Es ist wie jedes Jahr, aber es scheint jedes Jahr noch ein klei­nes Stück schlim­mer zu wer­den. Im Som­mer gehö­ren die Kinos den Fort­set­zun­gen. Die­ses Jahr sind es vor allem die drit­ten Tei­le, die die Lein­wän­de für ori­gi­nä­re Stof­fe nahe­zu kom­plett blo­ckie­ren. „Spi­der-Man 3“, „Fluch der Kari­bik 3“, ab über­mor­gen noch „Ocean’s 13“, und am 21.6. folgt dann auch noch „Shrek der Drit­te“ – über etwas ande­res wird in den Mas­sen­me­di­en nicht mehr berich­tet.
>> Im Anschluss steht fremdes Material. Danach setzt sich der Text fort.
What follows belongs to an exercise in optimizing a design on an open flow for small area and a short achievable clock period; a production flow would make more cautious choices. Only simulation tests tie the RTL to the original design; equivalence was not proved. Power and IR drop assume default switching activity.

## lagoon
==> flow/design.v (excerpt) <==
module residual_block (
    input clk,
    input rst,
    input start,
    output reg done,
    input  signed [127:0] input_tensor,
    input  [7:0]  conv1_weights_flat,
    input  [7:0]  conv1_bias_flat,
    input  [31:0] conv2_weights_flat,
    input  [7:0]  conv2_bias_flat,
    input  [7:0]  conv3_weights_flat,
    input  [7:0]  conv3_bias_flat,
    input  [7:0]  conv_shortcut_weights_flat,
    input  [7:0]  conv_shortcut_bias_flat,
    output reg signed [71:0] output_tensor
);
clock: 10.0 ns
lec_check: 0
cap_margin: 20
core_margin: 2
core_utilization: 40
slew_margin: 20
synth_hierarchical: 1
standard.sh (not shown) runs the stock make flow with config.mk's settings and CLKGATE_MAP_FILE= SYNTH_SCRIPT=/design/flow/synth_recipe.tcl, a recipe that flattens the netlist after the stock synthesis.
==> flow/flow/run.sh <==
#!/bin/bash
set -euo pipefail
export BUFFER_PORTS_ARGS="-buffer_cell sky130_fd_sc_hd__buf_1"
export SETUP_SLACK_MARGIN=6.3
export TNS_END_PERCENT=0
bash standard.sh > standard_flow.log 2>&1
## Diff of input files: yarrow against lagoon
==> flow/flow/run.sh <==
#!/bin/bash
set -euo pipefail
export BUFFER_PORTS_ARGS="-buffer_cell sky130_fd_sc_hd__buf_1"
export SETUP_SLACK_MARGIN=6.3
bash standard.sh > standard_flow.log 2>&1
==> results.txt <==
- The final design instance area without fill was comparable across yarrow and lagoon.
- On non-clock buffer area fraction after layout, yarrow tracks lagoon almost exactly.
- On sequential share of layout area, lagoon tracks yarrow almost exactly.
- Net switching share of the total power delta (yarrow -> lagoon): insignificant

========
Another version of the RTL of residual_block (not shown whole).
Size in the first run: roughly 1500 cells after synthesis, ~280 flip-flops, ~290 I/O pins, ~18000 sq um of cells after synthesis.
export LEC_CHECK = 0
export CAP_MARGIN = 20
export CORE_MARGIN = 2
export CORE_UTILIZATION = 40
export CTS_CLUSTER_DIAMETER = 200
export CTS_CLUSTER_SIZE = 30
export SLEW_MARGIN = 20
export SYNTH_HIERARCHICAL = 1
create_clock -name core_clock -period 10.0 [get_ports {clk}]
==> flow/flow/run.sh <==
#!/bin/bash
set -euo pipefail
export BUFFER_PORTS_ARGS="-buffer_cell sky130_fd_sc_hd__buf_1"
export SETUP_SLACK_MARGIN=6.7
export TNS_END_PERCENT=0
bash standard.sh > standard_flow.log 2>&1
Then changed:
--- a/flow/flow/run.sh
+++ b/flow/flow/run.sh
@@ -4 +4 @@
-export SETUP_SLACK_MARGIN=6.7
+export SETUP_SLACK_MARGIN=6.85
Settings changed: CORE_UTILIZATION 40 to 65, CTS_CLUSTER_DIAMETER 200 to 150, CTS_CLUSTER_SIZE 30 to 24.
Effect: Final area went down by 1.2%. Hold slack got worse by 0.018 ns. Worst setup slack got worse by 0.044 ns. Global-route usage went up by 11 points. Synthesized cell count is unchanged. Non-clock buffer count went up by 2. Synthesized area does not change.
Then changed:
--- a/flow/flow/run.sh
+++ b/flow/flow/run.sh
@@ -4,2 +4 @@
-export SETUP_SLACK_MARGIN=6.85
-export TNS_END_PERCENT=0
+export SETUP_SLACK_MARGIN=6.7
Settings changed: CORE_UTILIZATION 65 to 40, CTS_CLUSTER_DIAMETER 150 to not set, CTS_CLUSTER_SIZE 24 to not set.
Result: Final area increases by 5.7%; count of clock-buffer cells in the layout came out higher by 24; utilization went down by 25 points.
Then changed:
--- a/flow/flow/run.sh
+++ b/flow/flow/run.sh
@@ -4,0 +5 @@
+export TNS_END_PERCENT=0
Settings changed: CORE_UTILIZATION 40 to 65.
Count of clock-buffer cells in the layout shrinks by 10.
Non-clock buffer count shrinks by 2.
Sequential power barely changes.
Cell count shrinks by roughly a tenth.
Power shrinks by a few percent.
Flip-flop and latch count is unchanged.
Setup slack is worse by 0.056 ns.
Global-route usage grows by 12 points.

========
== build 65 ==
residual_block again, from the RTL that the note above started with.
clock: 10.0 ns
lec_check: 0
cap_margin: 20
core_margin: 2
core_utilization: 65
cts_cluster_diameter: 200
cts_cluster_size: 30
slew_margin: 20
synth_hierarchical: 1
==> flow/flow/run.sh <==
#!/bin/bash
set -euo pipefail
export BUFFER_PORTS_ARGS="-buffer_cell sky130_fd_sc_hd__buf_1"
export SETUP_SLACK_MARGIN=6.7
export TNS_END_PERCENT=0
bash standard.sh > standard_flow.log 2>&1
diff inputs: build 65 => build 33
--- a/flow/config.mk
+++ b/flow/config.mk
@@ -10,4 +10,4 @@
 export CORE_UTILIZATION = 65
-export CTS_CLUSTER_DIAMETER = 200
-export CTS_CLUSTER_SIZE = 30
+export CTS_CLUSTER_DIAMETER = 150
+export CTS_CLUSTER_SIZE = 24
 export SLEW_MARGIN = 20
Results
- Relative to build 65, worst setup slack has increased by 0.0057 ns in build 33.
- On cell area power density, build 65 and build 33 are basically level.
- Build 33 vs. build 65: largest incremental delay on the critical path barely changed; final critical-path required period fell by 0.0057 ns; combinational-cell power consumption moved down.
- Looking at the reports, build 33 completed the entire flow and the layout it produced met the timing, design-rule and antenna checks.
- Summary of build 33 over build 65: clock buffer instance count of the final layout rose 3; multiplexer area fraction after synthesis about even.
Setup changes, build 33 to build 64
--- a/flow/config.mk
+++ b/flow/config.mk
@@ -9,3 +9,3 @@
 export CORE_MARGIN = 2
-export CORE_UTILIZATION = 65
+export CORE_UTILIZATION = 40
 export CTS_CLUSTER_DIAMETER = 150
==> results.txt <==
[build 64] die outline area rose about 60% relative to build 33. Going from build 33 to build 64, sequential power comparable; total power lower; combinational fraction of design power dropped 1.0 points. | final cell count | build 64 vs build 33 | 210 higher |. Between build 64 and build 33, it is build 64 whose internal power of the cells is lower, by 92 uW. Relative to build 33, maximum VDD drop decreased by 5.7% in build 64. Design area was higher in build 64 than in build 33. Wire length of the first global-routing pass in build 64 vs build 33: up about 5%. Status: required time of the worst setup path parity (build 64, build 33).
Edits applied to the flow inputs when going from build 64 to build 96:
--- a/flow/flow/run.sh
+++ b/flow/flow/run.sh
@@ -3,3 +3,3 @@
 export BUFFER_PORTS_ARGS="-buffer_cell sky130_fd_sc_hd__buf_1"
-export SETUP_SLACK_MARGIN=6.7
+export SETUP_SLACK_MARGIN=6.55
 export TNS_END_PERCENT=0
--- a/flow/config.mk
+++ b/flow/config.mk
@@ -9,3 +9,3 @@
 export CORE_MARGIN = 2
-export CORE_UTILIZATION = 40
+export CORE_UTILIZATION = 65
 export CTS_CLUSTER_DIAMETER = 150
[summary]
- For the number of fillers in the final layout, build 96 came in 2140 lower than build 64 did.
- Compared to build 64, build 96 has power spent charging and discharging nets 55 uW higher.
- The number of nets in the final layout of build 64 and that of build 96 are within noise of each other.
- Build 96 — final instance area 260 um2 lower, build 64 as reference
- In the reports for build 64 and build 96, the larger overall power consumption belongs to build 96.
- Build 96 against build 64: share of the clock period used by the worst path after layout neither gained nor lost much, worst slack on hold paths lost 0.016 ns.
Input changes introduced in build 84 (baseline for comparison: build 96):
--- a/flow/flow/run.sh
+++ b/flow/flow/run.sh
@@ -3,3 +3,3 @@
 export BUFFER_PORTS_ARGS="-buffer_cell sky130_fd_sc_hd__buf_1"
-export SETUP_SLACK_MARGIN=6.55
+export SETUP_SLACK_MARGIN=6.7
 export TNS_END_PERCENT=0
--- a/flow/config.mk
+++ b/flow/config.mk
@@ -12,2 +12,3 @@
 export CTS_CLUSTER_SIZE = 24
+export GPL_TIMING_DRIVEN = 1
 export SLEW_MARGIN = 20
Notes after the runs:
Build 84 completed; timing, DRC and antenna clean
The count of clock-buffer cells in the layout in build 84 was higher than what build 96 gave.
Build 96 → build 84: wire length lower, mux cell area share after synthesis roughly the same.
Compared with build 96, in build 84 area added between synthesis and finish level; overall power consumption now sits higher; worst setup margin went up by 0.032 ns.
On slew of the pin with the lowest slew margin, build 84 and build 96 are basically level.
Number of diodes: build 84 and build 96 compared, lower one is build 84
> inputs changed (build 84 -> build 21)
--- a/flow/config.mk
+++ b/flow/config.mk
@@ -12,3 +12,2 @@
 export CTS_CLUSTER_SIZE = 24
-export GPL_TIMING_DRIVEN = 1
 export SLEW_MARGIN = 20
Findings:
- Diff build 21..build 84 | adder-cell share of the synthesized area | unchanged
- Remaining global-route overflow: build 84 vs build 21 identical
- Build 84 -> build 21: proportion of final cell area spent on non-clock buffers delta 0, exact match
- Build 21 against build 84: number of different library cells in the post-synthesis netlist now sits at about the same level, hold slack flat.

[afterwards: timing with drivers on the ports]
The flow's constraints put no driver on any port. The routed layouts listed below were extracted and timed again, unchanged, in two steps.
Step 1: set_driving_cell puts a clkbuf_16 on clk and a buf_2 on each other input, an assumption about the parent block.
Step 2 adds t to the input delays and takes it off the output delays; t is the mean of the earliest and latest rising clock arrival at the registers after step 1. Input paths then give back, and output paths get back, about the clock's delay inside the block.
a / b / c = no drivers / after step 1 / after step 2; a / b = the first two.
run | t, ns | setup slack, ns | worst register clock-pin slew, ns | worst slew at a driven data input, ns | cell pins on the clock port's net
lagoon | 0.630 | 6.444 / 6.444 / 6.386 | 0.07 / 0.07 | 0.06 | 1
yarrow | 0.630 | 6.513 / 6.513 / 6.383 | 0.07 / 0.07 | 0.06 | 1
the first run of note 2 | 0.550 | 6.589 / 6.589 / 6.347 | 0.12 / 0.12 | 0.07 | 1
the second run of note 2 | 0.541 | 6.545 / 6.545 / 6.324 | 0.10 / 0.10 | 0.07 | 1
the third run of note 2 | 0.611 | 6.635 / 6.635 / 6.321 | 0.06 / 0.06 | 0.07 | 1
the fourth run of note 2 | 0.599 | 6.579 / 6.579 / 6.315 | 0.07 / 0.07 | 0.07 | 1
build 65 | 0.549 | 6.608 / 6.608 / 6.337 | 0.12 / 0.12 | 0.07 | 1
build 33 | 0.540 | 6.613 / 6.613 / 6.321 | 0.10 / 0.10 | 0.08 | 1
build 64 | 0.553 | 6.581 / 6.581 / 6.333 | 0.10 / 0.10 | 0.07 | 1
build 96 | 0.540 | 6.581 / 6.581 / 6.312 | 0.10 / 0.10 | 0.07 | 1
build 84 | 0.540 | 6.613 / 6.613 / 6.321 | 0.10 / 0.10 | 0.08 | 1
build 21 | 0.540 | 6.613 / 6.613 / 6.321 | 0.10 / 0.10 | 0.08 | 1
After both steps every run listed still meets setup and hold. For the third run of note 2, which loses most, drivers alone change the setup slack by 0.000 ns; drivers and shift together by -0.314 ns.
Trotz der Dau­er­pro­pa­gan­da für die 300-Mil­lio­nen-Dol­lar-Fil­me (mit dem noch ein­mal so gro­ßen Wer­be­etat) sen­det das Publi­kum noch schwa­che Hil­fe­ru­fe nach neu­en Stof­fen. In den USA mach­te sich das letz­tes Wochen­en­de damit bemerk­bar, daß „Pira­tes of the Carib­be­an 3“ in sei­ner zwei­ten Spiel­wo­che deut­lich über 60% sei­nes Umsat­zes ein­büß­te und in Sachen Kopien­schnitt (Umsatz pro an die Kinos aus­ge­lie­fer­ter Kopie des Films) sogar von der Komö­die „Kno­cked up“ (Teil 1 wohl­ge­merkt) über­holt wur­de. Bei uns in Deutsch­land hal­ten sich unter­des­sen klei­ne­re, ori­gi­nel­le Fil­me wie „2 Tage Paris“ oder „Frac­tu­re“ erstaun­lich gut und büßen kaum Zuschau­er ein, wäh­rend sich die Zuschau­er­zah­len der Pira­ten oder gewis­ser Spin­nen­män­ner jede Woche nahe­zu hal­bie­ren. Wen wun­dert das, fol­gen doch sämt­li­che drit­te Tei­le auf schwa­che Fort­set­zun­gen, die allen­falls wirt­schaft­lich mit ihrem Vor­gän­ger mit­zu­hal­ten ver­moch­ten, kei­nes­falls jedoch qua­li­ta­tiv. „Spi­der-Man 2“ und „Fluch der Kari­bik 2“ füg­ten dem Kon­zept ihrer Vor­gän­ger nichts Neu­es hin­zu, „Ocean’s 12“ hat­te nichts vom Elan des ers­ten Teils und „Shrek 2“ ging der intel­li­gen­te, bis­si­ge Witz des Ori­gi­nals völ­lig ab.

Wer sich aller­dings nicht gezielt infor­miert, der erfährt im Prin­zip nichts von den Alter­na­ti­ven. Höchs­tens durch Mund­pro­pa­gan­da spricht sich so man­cher qua­li­ta­tiv hoch­wer­ti­ge Film doch mal noch her­um und fin­det so auch nicht nur in der ers­ten Woche sei­ne Zuschau­er. Schaut Euch also das Kino­pro­gramm genau an, bevor Ihr ein­fach nur dem Hype folgt. Es gibt trotz des Ver­drän­gungs­wett­be­werbs doch immer noch den ein oder ande­ren Film zu ent­de­cken, der Euch mit einer fri­schen Idee unter­hält und nicht mit einer dop­pelt auf­ge­wärm­ten.